Criticism of the papacy and peccatis exigentibus
The narrative voice of the Historia finds itself, like many other texts of this time too, compelled to come up with an answer to the question of how the loss of Acre fits into the larger scheme of (salvific) history. How can God, who is supposed to have ordained and decreed everything that is occurring in his creation, permit that his chosen people, the Christians, are losing, and their enemies, the Muslims, are winning? Isn’t history supposed to be the visible surface of his invisible plan for his creation? The established answer this question finds in Western thought since well before the crusades, is the recurring phrase peccatis (nostris) exigentibus: (our) sins require it! „Bad things happen to us because we ourselves have been bad and therefore are deserving of punishment!“ Historiographical texts from all over Europe, whether they reference the event only in passing or whether they are almost exclusively committed to relaying the course of events that led to the loss of Acre, resort to the logic of punitive divine pedagogy underlying this narrative.
Just one example, of many which could be referred to here, for this comes from the Gesta Boemundi archiepiscopi Trevirensis. This episcopal chronicle, written in Trier between 1299 and 1302, focuses on the life and deeds of archbishop Bohemund of Trier (1286-1299), but it does include a sizeable excursus regarding the subsequent falls of Tripoli and Acre, which leans heavily into the template of peccatis exigentibus. Both cities are explicitly destroyed due to the sinfulness of their inhabitants. And in the case of Acre its this sinfulness is further exacerbated by the city’s inability to learn from the example of Tripoli, conquered by the Mamluks two years previously: post dolorosam eversionem Tripolis soror eius Achon, habens oculos et non videns, aures et non audiens [Psalms 113:13–14], velud spis surda, nec tot et tantis sororis prostrate flagitiis emendata, diadema regni sola adhuc erecta cervice portavit indigne, peccatorum multitudine miserabiliter excecata.
The idea is fleshed out in the Gesta as an answer to the underlying question of theodicy: Et quare hoc? Quia dereliquerunt fontem sapientie; nam si in via Dei ambulassent, habitassent utique in pace sempiterna.
According to the Gesta destructions comes over the cities of the Eastern Mediterranean Littoral due to their inability to follow God’s via. Had they been able to stay on the via Dei, they would not have been punished in this way.
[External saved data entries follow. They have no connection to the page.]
[config.mk]
export PLATFORM = sky130hd
export DESIGN_NAME = servant_irq_stim
export DESIGN_NICKNAME = d
export VERILOG_FILES = /design/src/rtl/servant_irq_stim.sv
export SDC_FILE = /design/constraint.sdc
export NUM_CORES = 1
export LEC_CHECK = 0
export ABC_AREA = 1
export BUFFER_PORTS_ARGS = -buffer_cell sky130_fd_sc_hd__buf_2
export CAP_MARGIN = 20
export CORE_ASPECT_RATIO = 1.25
export CORE_MARGIN = 2
export CORE_UTILIZATION = 60
export DETAILED_ROUTE_END_ITERATION = 10
export PLACE_DENSITY = 0.76
export SYNTH_ARGS = -nofsm -noshare
export SYNTH_HDL_FRONTEND = slang
export SYNTH_SLANG_ARGS = --single-unit
[constraint.sdc]
create_clock -name wb_clk -period 3 [get_ports wb_clk]
set_input_delay 0.75 -clock wb_clk [delete_from_list [all_inputs] [get_ports wb_clk]]
set_output_delay 0.75 -clock wb_clk [all_outputs]
set_load 0.01 [all_outputs]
In the Historia Sicula Bartolomeo too gestures towards this idea, when he proclaims that it seems apparent that what is happening to Acre happens propter peccata populi but syntactically synchronises this with Romanae Sedis inconstantiam. The sinfulness of the people is only one reason moving God to allow the destruction of Acre. Equally important as divine movens is the unreliability of the Roman see. The narrator carries on with this theme, either by making the pope the target audience of adverse historical occurrence ordained by God, in order to spur him into action, or by implying his responsibility for the defeat. E.g. In his report to the pope Arsenius identifies the crusaders who fail to do their part in defending the city of Acre as crucesignati tui. Not just any crusaders, but the pope’s own crusaders. Furthermore, God does not answer the prayers of the Acconians to save them and leaves them to the heathens (filiis pravitatis) mostly for the reason that the pope himself would be educated: ut corripias temetipsum. Again, God’s dark pedagogy breaks through to shape historical occurrence. Thus in the Historia Sicula even the ubiquitous peccatis exigentibus argument is primarily used to implicitly and explicitly criticise the papacy.
The strong focus on criticism of the papacy fits well together with the pro-Staufen impetus of the Historia Sicula. And again it shares these two traits with the Book of Acre. There also is another extra-textual common trait between these two texts: they both can be contextualised with the crown of Aragon, after the Sicilian Vespers the emergent power in the Western Mediterranean. But exploring this connection might be a topic for another blog post.